Brnovich also cited multiple cases in her dismissal of Sabra’s case due to a lack of subject-matter jurisdiction. Brnovich found that Sabra did not prove he was entitled to relief from the court. “Threadbare recitals of the elements of a cause of action, supported by mere conclusory statements, do not suffice,” wrote Brnovich. “Without jurisdiction the court cannot proceed at all in any cause. Jurisdiction is power to declare the law, and when it ceases to exist, the only function remaining to the court is that of announcing the fact and dismissing the cause.”
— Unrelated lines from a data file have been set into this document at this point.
--- src/rtl/mux2_arb_pkg.sv ---
// Shared definitions for the two-requester round-robin arbiter:
// arbitration mode encoding and the beat-counter width helper.
package mux2_arb_pkg;

   typedef enum logic {
      MODE_FREE   = 1'b0,
      MODE_LOCKED = 1'b1
   } mode_e;

   // Enough bits to hold a count that saturates at max_beats.
   function automatic int beat_cnt_w(input int max_beats);
      return $clog2(max_beats + 1);
   endfunction

endpackage

--- src/rtl/mux2_ands.sv ---
// One bit lane of the shared bus: 2:1 mux followed by an AND enable,
// matching a 74LVC1G157 feeding a 74LVC1G08.
module mux2_ands (
   input  logic [1:0] i_i,
   input  logic       s_i,
   input  logic       b_i,
   output logic       y_o
);

   assign y_o = b_i & (s_i ? i_i[1] : i_i[0]);

endmodule

--- src/rtl/mux2_rr_arbiter.sv ---
// Round-robin arbiter sharing one gated 2:1 mux datapath between two
// valid/ready sources; grant locks across stalls and multi-beat packets.
module mux2_rr_arbiter
   import mux2_arb_pkg::*;
#(
   parameter int WIDTH     = 8,
   parameter int MAX_BEATS = 16
) (
   input  logic             clk_i,
   input  logic             rst_i,
   input  logic [1:0]       req_valid_i,
   input  logic [1:0]       req_last_i,
   input  logic [WIDTH-1:0] req0_data_i,
   input  logic [WIDTH-1:0] req1_data_i,
   output logic [1:0]       req_ready_o,
   output logic             out_valid_o,
   output logic [WIDTH-1:0] out_data_o,
   output logic             out_sel_o,
   input  logic             out_ready_i,
   output logic             err_o
);

   localparam int              BW        = beat_cnt_w(MAX_BEATS);
   localparam logic [BW-1:0]   BEAT_SAT  = BW'(MAX_BEATS);
   localparam logic [BW-1:0]   BEAT_WARN = BW'(MAX_BEATS - 1);

   mode_e         mode_q, mode_d;
   logic          gnt_q, gnt_d;
   logic          prio_q, prio_d;
   logic          err_q, err_d;
   logic [BW-1:0] beat_q, beat_d;

   logic sel;
   logic hs;
   logic last;

   // Select depends only on registered state and valids, never on out_ready_i.
   always_comb begin
      sel = prio_q;
      if (mode_q == MODE_LOCKED) begin
         sel = gnt_q;
      end else begin
         case (req_valid_i)
            2'b01:   sel = 1'b0;
            2'b10:   sel = 1'b1;
            default: sel = prio_q;
         endcase
      end
   end

   assign out_sel_o   = sel & ~rst_i;
   assign out_valid_o = req_valid_i[sel] & ~rst_i;
   assign req_ready_o = (out_ready_i & ~rst_i) ? (sel ? 2'b10 : 2'b01) : 2'b00;
   assign err_o       = err_q & ~rst_i;

   assign hs   = out_valid_o & out_ready_i;
   assign last = req_last_i[sel];

   always_comb begin
      mode_d = mode_q;
      gnt_d  = gnt_q;
      prio_d = prio_q;
      err_d  = err_q;
      beat_d = beat_q;
      case (mode_q)
         MODE_FREE: begin
            if (out_valid_o && (!out_ready_i || !last)) begin
               mode_d = MODE_LOCKED;
               gnt_d  = sel;
            end
         end
         default: begin
            if (hs && last) mode_d = MODE_FREE;
         end
      endcase
      if (hs) begin
         if (last) begin
            prio_d = ~sel;
            beat_d = '0;
         end else begin
            if (beat_q == BEAT_WARN) err_d = 1'b1;
            if (beat_q != BEAT_SAT) beat_d = beat_q + 1'b1;
         end
      end
   end

   always_ff @(posedge clk_i) begin
      if (rst_i) begin
         mode_q <= MODE_FREE;
         gnt_q  <= 1'b0;
         prio_q <= 1'b0;
         err_q  <= 1'b0;
         beat_q <= '0;
      end else begin
         mode_q <= mode_d;
         gnt_q  <= gnt_d;
         prio_q <= prio_d;
         err_q  <= err_d;
         beat_q <= beat_d;
      end
   end

   for (genvar k = 0; k < WIDTH; k++) begin : g_lane
      mux2_ands u_lane (
         .i_i ({req1_data_i[k], req0_data_i[k]}),
         .s_i (out_sel_o),
         .b_i (out_valid_o),
         .y_o (out_data_o[k])
      );
   end

endmodule

--- config.mk ---
export PLATFORM = sky130hd
export DESIGN_NAME = mux2_rr_arbiter
export DESIGN_NICKNAME = d
export VERILOG_FILES = /design/src/rtl/mux2_arb_pkg.sv /design/src/rtl/mux2_ands.sv /design/src/rtl/mux2_rr_arbiter.sv
export SDC_FILE = /design/constraint.sdc
export NUM_CORES = 1
export LEC_CHECK = 0
export CAP_MARGIN = 25
export CORE_MARGIN = 10
export CORE_UTILIZATION = 45
export CTS_CLUSTER_SIZE = 8
export DETAILED_ROUTE_END_ITERATION = 16
export GPL_TIMING_DRIVEN = 0
export PLACE_DENSITY = 0.81
export REMOVE_ABC_BUFFERS = 1
export SYNTH_ARGS = -nofsm -noshare
export SYNTH_HDL_FRONTEND = slang
export SYNTH_SLANG_ARGS = --single-unit
--- constraint.sdc ---
create_clock -name clk_i -period 6.4 [get_ports clk_i]
set_input_delay 1.92 -clock clk_i [delete_from_list [all_inputs] [get_ports clk_i]]
set_output_delay 1.92 -clock clk_i [all_outputs]
set_load 0.02 [all_outputs]
==> impl_metrics.json, run 1 <==
{
  "row_count": 16,
  "synth_flop_cell": "dfxtp_1",
  "cts_buffer_depth": 2,
  "die_x_um": 66.1,
  "worst_pin_slew_ns": 0.719,
  "clock_latency_ns": 0.27,
  "routed_wl_um": 2810,
  "dp.cells": 167,
  "synth-edff-count": 0,
  "required_ns": 4.48,
  "antenna_found_initial": 0,
  "rsz0062_at_grt": "no",
  "finalSetupViolCount": 0,
  "min_period_ns": 6.29,
  "ir_worst_vdd_mv": 0.145,
  "maxSlewViolCount": 0,
  "startpoint_type": "input pin",
  "hpwl_um": 2180,
  "die_y_um": 66.1,
  "slew_headroom_pct": 51.9,
  "utilization_pct": 67.8,
  "crit_path_end_kind": "primary output",
  "power.density_mw_per_mm2": 155,
  "synth.cell_area_um2": 957,
  "grtUsageTotal_pct": 12.7,
  "io_pins": 36,
  "final_cell_mix": "33 x clkdlybuf4s50_1, 10 x mux2i_1, 9 x dfxtp_1",
  "ctsHoldBuffers": 0,
  "yosysWarnings": 0,
  "htreeDepth": 1,
  "status": "completed",
  "grt_overflow_total": 0,
  "layout_commonest_cell": "clkdlybuf4s50_1",
  "cts_tree": "built",
  "via_per_inst": 5.68,
  "p_leak_nw": 0.471,
  "ys_types": 33,
  "hold_viol_final": 0,
  "port-buffer-count": 35,
  "path_max_fanout": 9,
  "insertedDiodeCount": 0,
  "period_share_pct": 98.3,
  "ys_seq_area_share_pct": 18.8,
  "grt_pass1_wl_um": 4420,
  "drt-initial-drc-count": 61,
  "cts_buffers": 3,
  "wl_per_cell_um": 16.2,
  "async_flop_share_pct": 0,
  "initial_core_util_pct": 47.8,
  "max_freq_ghz": 0.159,
  "area_growth_pct": 41.8,
  "ys_ff_latch": 9,
  "clk_pin_slew_worst_paths_ns": 0.06,
  "synthCells": 117,
  "drc": 0,
  "routabilityCongestion": 0.895,
  "final_cells": 173,
  "core_area_mm2": 0.00200,
  "fin_worst_skew_ns": 0.000869,
  "cp.arrival_ns": 4.37,
  "via_count": 982,
  "worstSetupPathType": "input pin to primary output",
  "total_power_mw": 0.210,
  "first_pass_iters": 4,
  "drv_cap": 0,
  "grt_max_degree": 20,
  "die_area_mm2": 0.00437,
  "first_global_vias": 924,
  "num-nets-final": 174,
  "worstHoldPathType": "register to register",
  "layout-drive-gt1-share_pct": 12.3,
  "tns_ns": 0,
  "ant_nets": 0,
  "ctsRootBufferMaster": "clkbuf_4",
  "postSynthAreaPerCell_um2": 8.18,
  "cts.sinks": 9
}
## stage by stage
stage | cell area [um^2] | hold WS [ns] | worst slack [ns]
after detailed placement | 1270 | 0.501 | -0.552
after CTS | 1360 | 0.508 | 0.00478
after floorplan | 877 | 0.461 | -0.133
after global placement | 1260 | 0.482 | -1.07
after global routing | 1360 | 0.543 | 0.0209
final | 1360 | 0.512 | 0.108
## cells by family (layout without fill, tap and decap cells)
family	count (synthesis)	in the layout	share of synthesized area, %
muxes	16	17	18.8
buffers and inverters	20	48	11.5
AOI/OAI and AO/OA	24	24	20.9
DFF	9	9	18.8
and+or+nand+nor	44	44	24.7
adders and majority gates	4	4	5.23
## area by class of cell
class	count	area, um^2
Multi-Input combinational cell	89	723
Inverter	8	30.0
Sequential cell	9	180
Fill cell	170	644
Clock buffer	4	26.3
Tap cell	27	33.8
Timing Repair Buffer	36	364
## flip-flops by register name, summed over array words and instances, names as in the netlist
register	count
beat_q	5
err_q	1
gnt_q	1
mode_q	1
prio_q	1
## power breakdown
| group | total [mW] | internal, mW | switching, mW |
|---|---|---|---|
| clock | 0.0439 | 0.0240 | 0.0199 |
| sequential | 0.0635 | 0.0587 | 0.00476 |
| combinational | 0.103 | 0.0506 | 0.0521 |
| total | 0.210 | 0.133 | 0.0767 |
## timing repair
action | 4_1_cts | 5_1_grt
gates resized for setup | 6 | 2
cloned | 1 | 0
endpoints found under the hold margin | 0 | 0
pin swaps | 1 | 0
setup buffers | 1 | 0
setup endpoints to repair | 10 | 9
## worst max-delay path: stages
cell and delay, ns:
dlygate4sd2_1 0.48, ha_4 0.29, mux2_4 0.35, o21ai_4 0.28
mux2i_2 0.38, nor3_1 0.10, clkdlybuf4s50_1 0.57
## routing by layer
metal,vias up,part of all wire (%),global-route usage (%)
met5,-,0,0
met4,0,1.4,4.71
met3,5,11,3.05
met2,50,43,19.6
met1,441,44,16.5
li1,486,-,-
## synth_stat cells (2+ instances only)
master,count,area [um^2]
a211oi_1,2,15.0
and3_1,2,12.5
buf_4,9,67.6
clkbuf_1,2,7.51
dfxtp_1,9,180
ha_1,4,50.1
inv_1,8,30.0
mux2_2,2,22.5
mux2_4,2,30.0
mux2i_1,10,100
mux2i_2,2,27.5
nand2_1,7,26.3
nand2b_1,3,18.8
nand3_1,4,20.0
nand4_1,4,25.0
nor2_1,7,26.3
nor2b_1,5,31.3
nor3_1,8,40.0
o2111ai_1,2,17.5
o211ai_1,7,52.6
o21ai_0,4,20.0
o21ai_1,3,15.0
## path summary, 6_finish.rpt
check / cells after the start / startpoint / slack, ns / endpoint
worst min register to register: 2 / gnt_q$_SDFFE_PP0P_ / 0.51 / gnt_q$_SDFFE_PP0P_
worst max register to register: 4 / mode_q$_SDFF_PP0_ / 4.62 / beat_q[4]$_SDFFE_PP0P_
worst max-delay path: 7 / req_valid_i[1] / 0.11 / out_data_o[0]
worst min-delay path: 2 / gnt_q$_SDFFE_PP0P_ / 0.51 / gnt_q$_SDFFE_PP0P_
Note: power is estimated with default switching activity, not from simulation.
==> run 2: changes to the inputs <==
--- a/config.mk
+++ b/config.mk
@@ -7,12 +7,13 @@
 export LEC_CHECK = 0
 export CAP_MARGIN = 25
 export CORE_MARGIN = 10
-export CORE_UTILIZATION = 45
+export CORE_UTILIZATION = 47
 export CTS_CLUSTER_SIZE = 8
 export DETAILED_ROUTE_END_ITERATION = 16
 export GPL_TIMING_DRIVEN = 0
-export PLACE_DENSITY = 0.81
+export PLACE_DENSITY = 0.84
 export REMOVE_ABC_BUFFERS = 1
 export SYNTH_ARGS = -nofsm -noshare
 export SYNTH_HDL_FRONTEND = slang
 export SYNTH_SLANG_ARGS = --single-unit
+export TNS_END_PERCENT = 5
==> run 2 against run 1 <==
Net effect: global-route usage up 1.0 points; combinational power about the same; worst setup slack got worse by 0.0027 ns; hold slack improved by 0.013 ns; via count rose by 2.9%; maximum frequency about the same; sequential share of layout area hardly changed; register-to-register slack better by 0.08 ns; clock-buffer cell count stayed put; die area down 3.0%; clock power grew 8.9%; sequential power about the same.
==> impl_metrics.json, run 2 (synthesized netlist as in run 1, its figures left out) <==
{
  "swShare_pct": 37.7,
  "insertedDiodeCount": 0,
  "grt_max_degree": 20,
  "cpLargestDelayFamily": "buffers and inverters",
  "core_area_mm2": 0.00194,
  "drv_cap": 0,
  "final_cell_mix": "33 x clkdlybuf4s50_1, 10 x mux2i_1, 9 x dfxtp_1",
  "cts_buffers": 3,
  "wl_per_cell_um": 17.2,
  "worstHoldPathType": "register to register",
  "finalSetupViolCount": 0,
  "ir_worst_vdd_mv": 0.133,
  "cts_buffer_depth": 2,
  "path_buf_inv": 2,
  "row_count": 16,
  "die_y_um": 65.1,
  "p_int_mw": 0.132,
  "largest_register_ffs": 5,
  "initial_core_util_pct": 49.3,
  "first_pass_iters": 4,
  "path_max_fanout": 9,
  "p_leak_nw": 0.473,
  "port-buffer-count": 35,
  "io_pins": 36,
  "status": "completed",
  "crit_path_cell_trace": "dlygate4sd2_1 -> ha_4 -> mux2_4 -> o21ai_4 -> mux2i_2 -> nor3_1 -> clkdlybuf4s50_1",
  "antenna_found_initial": 0,
  "power_frac_clock_pct": 22.5,
  "hp-start": "gnt_q$_SDFFE_PP0P_",
  "fin_worst_skew_ns": 0.00274,
  "largest_register": "beat_q",
  "layout_commonest_cell": "clkdlybuf4s50_1",
  "via_count": 1010,
  "clock_latency_ns": 0.27,
  "cts.sinks": 9,
  "via_per_inst": 5.80,
  "min_period_ns": 6.29,
  "routed_wl_um": 2990,
  "utilization_pct": 69.7,
  "dpl_cell_area_mm2": 0.00127,
  "drc": 0,
  "cts_tree": "built",
  "routabilityCongestion": 0.917,
  "max_freq_ghz": 0.159,
  "cp.arrival_ns": 4.37,
  "clk_pin_slew_worst_paths_ns": 0.07,
  "grt_pass1_wl_um": 4710,
  "first_global_vias": 943,
  "r2r-start": "mode_q$_SDFF_PP0_",
  "layout-drive-gt1-share_pct": 12.9,
  "maxSlewViolCount": 0,
  "slew_headroom_pct": 49.4,
  "p_switching_mw": 0.0803,
  "worstSetupPathType": "input pin to primary output",
  "num-nets-final": 175,
  "slowest_delay_ns": 0.58,
  "htreeDepth": 1,
  "period_share_pct": 98.4,
  "sequentialPowerShare_pct": 29.7,
  "ctsRootBufferMaster": "clkbuf_4",
  "grtUsageTotal_pct": 13.7,
  "hold_viol_final": 0,
  "area_growth_pct": 41.3,
  "crit_path_end_kind": "primary output",
  "required_ns": 4.48,
  "power.density_mw_per_mm2": 157,
  "crit_start": "req_valid_i[1]",
  "design_area_mm2": 0.00135,
  "rsz0062_at_grt": "no",
  "grt_overflow_total": 0,
  "ant_nets": 0,
  "critPathSlowestCell": "clkdlybuf4s50_1",
  "pwr-share-comb_pct": 47.8,
  "worst_pin_slew_ns": 0.757,
  "die_x_um": 65.1,
  "ctsHoldBuffers": 0,
  "drt-initial-drc-count": 53,
  "hpwl_um": 2190,
  "die_area_mm2": 0.00424,
  "startpoint_type": "input pin"
}
run 2: worst register-to-register path: stages (launching register included):
cell	delay, ns
dfxtp_1	0.55
nand2b_1	0.20
o32ai_1	0.49
o21ai_1	0.19
o211ai_1	0.19
run 2: path summary, 6_finish.rpt:
check / end / slack [ns] / depth (start not counted)
worst max-delay path: out_data_o[3] / 0.11 / 7
worst max register to register: beat_q[1]$_SDFFE_PP0P_ / 4.70 / 4
worst min register to register: gnt_q$_SDFFE_PP0P_ / 0.53 / 2
worst min-delay path: gnt_q$_SDFFE_PP0P_ / 0.53 / 2
run 2: final cells by class:
cell class | instances | area (um^2)
Inverter | 8 | 30.0
Tap cell | 27 | 33.8
Multi-Input combinational cell | 89 | 723
Sequential cell | 9 | 180
Clock buffer | 4 | 26.3
Timing Repair Buffer | 37 | 359
Fill cell | 158 | 589
run 2: through the flow:
| stage | worst slack (ns) | TNS [ns] | hold WS (ns) | total power, mW | instances |
|---|---|---|---|---|---|
| floorplan | -0.133 | -0.938 | 0.461 | 0.116 | 105 |
| global placement | -1.02 | -9.05 | 0.481 | 0.152 | 167 |
| detailed placement | -0.581 | -4.75 | 0.494 | 0.155 | 167 |
| CTS | 0.0208 | 0 | 0.528 | 0.211 | 174 |
| global route | 0.00486 | 0 | 0.564 | 0.222 | 174 |
| finish | 0.106 | 0 | 0.526 | 0.213 | 174 |
run 2: metal layers:
metal	vias to the layer above	GRT usage, %	wire length [um]
met1	465	17.6	1400
met3	4	3.39	291
li1	487	-	-
met2	54	22.5	1270
met5	-	0	0
met4	0	3.21	25
run 2: power groups by stage:
stage | clock network (mW) | registers (mW) | logic (mW)
5_1_grt | 0.0499 | 0.0636 | 0.109
2_1_floorplan | 0 | 0.0633 | 0.0531
3_5_place_dp | 0 | 0.0641 | 0.0912
6_report | 0.0478 | 0.0632 | 0.102
4_1_cts | 0.0473 | 0.0631 | 0.101
3_3_place_gp | 0 | 0.0639 | 0.0883
run 2: what timing repair did:
item,CTS,global route
endpoints found under the setup margin,10,9
cloned,1,0
endpoints found under the hold margin,0,0
pin swaps,1,0
resized for setup,6,2
buffers inserted,2,0
==> run 3: changes to the inputs <==
--- a/config.mk
+++ b/config.mk
@@ -5,7 +5,7 @@
 export SDC_FILE = /design/constraint.sdc
 export NUM_CORES = 1
 export LEC_CHECK = 0
-export CAP_MARGIN = 25
+export CAP_MARGIN = 20
 export CORE_MARGIN = 10
 export CORE_UTILIZATION = 47
 export CTS_CLUSTER_SIZE = 8
==> results of run 3 <==
The final DEF is identical to that of run 2; final timing and power are the same.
The judge also found that Sabra did not incur actual injury. Sabra finished the World Politics course before bringing this action and no “official policy” was alleged to have caused his injuries, explained the judge.

The judge dispensed quickly CAIR-AZ’s claim that they had to divert their resources to create a campaign correcting the “Islamophobic information.” The judge found that the organization did not do anything outside their normal realm of advocacy.

The court concluded that if Dr. Damask had been put on notice that his actions might be unconstitutional, he would be entitled to qualified immunity if Sabra’s claims had not been dismissed on other grounds.

“Others — be they adherents to the Islamic faith or the academics who study it — may reach different conclusions than Damask,” noted the Foundation for Individual Rights in Education, which first brought the case to the public’s attention. “ But it is the role of the professor to decide how to present and test material in their courses; their expertise on the matter is why a college or university has hired them. It is not the role of judges or administrators — who may answer to elected board members with political interests at odds with a faculty member’s views — to decide what questions to ask or their correct answers. That would create (and in this same community college district has created) a risk to scholars supportive or critical of any religion, including Islam.”